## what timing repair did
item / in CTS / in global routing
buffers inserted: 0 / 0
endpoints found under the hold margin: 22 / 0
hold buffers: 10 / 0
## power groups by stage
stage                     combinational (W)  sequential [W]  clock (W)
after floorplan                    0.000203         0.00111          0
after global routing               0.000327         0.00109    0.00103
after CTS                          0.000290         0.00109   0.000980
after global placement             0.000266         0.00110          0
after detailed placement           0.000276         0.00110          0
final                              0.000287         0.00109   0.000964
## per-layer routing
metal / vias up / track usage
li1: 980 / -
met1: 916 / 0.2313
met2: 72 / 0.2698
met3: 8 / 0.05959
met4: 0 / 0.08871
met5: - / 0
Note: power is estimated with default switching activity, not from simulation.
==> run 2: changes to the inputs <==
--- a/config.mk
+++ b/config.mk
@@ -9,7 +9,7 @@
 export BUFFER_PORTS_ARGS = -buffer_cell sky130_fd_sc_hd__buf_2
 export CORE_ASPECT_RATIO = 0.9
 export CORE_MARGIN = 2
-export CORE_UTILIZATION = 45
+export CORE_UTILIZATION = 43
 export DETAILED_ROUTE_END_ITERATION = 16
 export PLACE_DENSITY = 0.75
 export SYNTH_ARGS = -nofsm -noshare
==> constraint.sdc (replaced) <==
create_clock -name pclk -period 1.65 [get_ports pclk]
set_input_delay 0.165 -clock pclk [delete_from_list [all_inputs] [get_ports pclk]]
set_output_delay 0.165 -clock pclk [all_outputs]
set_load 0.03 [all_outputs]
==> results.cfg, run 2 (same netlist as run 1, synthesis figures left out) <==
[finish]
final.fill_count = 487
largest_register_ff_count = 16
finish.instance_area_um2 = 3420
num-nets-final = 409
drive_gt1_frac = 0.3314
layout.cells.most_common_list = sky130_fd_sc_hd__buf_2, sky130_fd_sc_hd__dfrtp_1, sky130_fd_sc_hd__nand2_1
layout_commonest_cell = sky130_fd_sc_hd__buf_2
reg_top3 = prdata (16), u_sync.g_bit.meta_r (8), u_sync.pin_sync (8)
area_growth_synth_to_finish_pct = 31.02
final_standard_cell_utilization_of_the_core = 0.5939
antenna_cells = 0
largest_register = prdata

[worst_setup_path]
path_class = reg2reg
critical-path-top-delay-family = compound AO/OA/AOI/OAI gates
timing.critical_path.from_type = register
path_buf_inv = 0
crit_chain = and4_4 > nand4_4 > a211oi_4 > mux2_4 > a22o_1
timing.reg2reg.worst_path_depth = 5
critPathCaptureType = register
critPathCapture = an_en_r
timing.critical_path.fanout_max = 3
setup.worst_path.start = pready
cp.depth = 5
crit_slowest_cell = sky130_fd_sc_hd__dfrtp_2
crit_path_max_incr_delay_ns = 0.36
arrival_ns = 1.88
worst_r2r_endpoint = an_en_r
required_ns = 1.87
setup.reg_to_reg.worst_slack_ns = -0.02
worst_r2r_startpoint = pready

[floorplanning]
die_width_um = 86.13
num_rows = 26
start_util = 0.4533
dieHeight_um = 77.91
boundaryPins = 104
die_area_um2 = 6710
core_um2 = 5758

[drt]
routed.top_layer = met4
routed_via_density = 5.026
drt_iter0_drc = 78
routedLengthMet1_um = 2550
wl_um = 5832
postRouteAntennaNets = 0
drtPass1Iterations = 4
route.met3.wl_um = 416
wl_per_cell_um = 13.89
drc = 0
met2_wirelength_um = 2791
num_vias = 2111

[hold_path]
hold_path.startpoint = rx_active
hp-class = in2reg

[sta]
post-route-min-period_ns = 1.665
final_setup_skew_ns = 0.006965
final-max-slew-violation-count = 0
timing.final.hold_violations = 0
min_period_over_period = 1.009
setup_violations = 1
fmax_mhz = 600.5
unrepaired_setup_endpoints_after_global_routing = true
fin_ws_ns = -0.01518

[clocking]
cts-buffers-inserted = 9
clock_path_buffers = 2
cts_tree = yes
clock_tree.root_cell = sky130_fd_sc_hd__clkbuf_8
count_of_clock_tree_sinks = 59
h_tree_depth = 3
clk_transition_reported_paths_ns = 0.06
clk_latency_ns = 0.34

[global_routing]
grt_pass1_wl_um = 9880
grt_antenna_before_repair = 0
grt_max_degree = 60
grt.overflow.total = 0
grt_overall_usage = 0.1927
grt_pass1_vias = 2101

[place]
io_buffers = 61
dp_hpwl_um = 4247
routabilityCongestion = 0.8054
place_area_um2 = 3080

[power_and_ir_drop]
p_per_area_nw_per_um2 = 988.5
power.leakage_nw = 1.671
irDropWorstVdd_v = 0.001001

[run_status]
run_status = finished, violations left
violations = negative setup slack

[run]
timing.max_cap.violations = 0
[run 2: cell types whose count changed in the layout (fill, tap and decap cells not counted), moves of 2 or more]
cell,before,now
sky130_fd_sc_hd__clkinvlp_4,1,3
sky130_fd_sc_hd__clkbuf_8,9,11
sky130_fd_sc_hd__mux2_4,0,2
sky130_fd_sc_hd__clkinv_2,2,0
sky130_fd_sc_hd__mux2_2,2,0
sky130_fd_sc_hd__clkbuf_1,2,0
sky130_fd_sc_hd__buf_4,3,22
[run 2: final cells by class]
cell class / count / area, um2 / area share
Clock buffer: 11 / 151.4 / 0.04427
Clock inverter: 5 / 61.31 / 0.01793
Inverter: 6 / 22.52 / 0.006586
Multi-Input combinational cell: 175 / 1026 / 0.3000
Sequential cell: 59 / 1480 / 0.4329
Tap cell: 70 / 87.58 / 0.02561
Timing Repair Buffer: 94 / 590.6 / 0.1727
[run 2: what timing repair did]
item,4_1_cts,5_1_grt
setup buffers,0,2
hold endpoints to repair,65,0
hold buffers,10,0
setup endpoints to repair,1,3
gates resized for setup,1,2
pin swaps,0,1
File: config.mk
export PLATFORM = sky130hd
export DESIGN_NAME = io_status_word_packer
export DESIGN_NICKNAME = d
export VERILOG_FILES = /design/src/io_status_pkg.sv /design/src/io_sync2.sv /design/src/io_page_sel.sv /design/src/io_status_word_packer.sv
export VERILOG_INCLUDE_DIRS = /design/src
export SDC_FILE = /design/constraint.sdc
export NUM_CORES = 1
export LEC_CHECK = 0
export BUFFER_PORTS_ARGS = -buffer_cell sky130_fd_sc_hd__buf_2
export CAP_MARGIN = 5
export CORE_ASPECT_RATIO = 1.4
export CORE_MARGIN = 4
export CORE_UTILIZATION = 40
export CTS_CLUSTER_DIAMETER = 120
export CTS_CLUSTER_SIZE = 14
export DETAILED_ROUTE_END_ITERATION = 10
export PLACE_DENSITY = 0.73
export SYNTH_ARGS = -nofsm -noshare
export SYNTH_HDL_FRONTEND = slang
export SYNTH_SLANG_ARGS = --single-unit
File: constraint.sdc
create_clock -name clk_sys_i -period 1.48 [get_ports clk_sys_i]
set_input_delay 0.074 -clock clk_sys_i [delete_from_list [all_inputs] [get_ports clk_sys_i]]
set_output_delay 0.074 -clock clk_sys_i [all_outputs]
set_load 0.005 [all_outputs]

·····

* **What you are asked to do**
Look above for the line that contains "count_of_clock_tree_sinks = 59". Starting there, transcribe every line exactly until you have copied the line that contains "place_area_um2 = 3080".

* **Response for this exercise**
count_of_clock_tree_sinks = 59
h_tree_depth = 3
clk_transition_reported_paths_ns = 0.06
clk_latency_ns = 0.34

[global_routing]
grt_pass1_wl_um = 9880
grt_antenna_before_repair = 0
grt_max_degree = 60
grt.overflow.total = 0
grt_overall_usage = 0.1927
grt_pass1_vias = 2101

[place]
io_buffers = 61
dp_hpwl_um = 4247
routabilityCongestion = 0.8054
place_area_um2 = 3080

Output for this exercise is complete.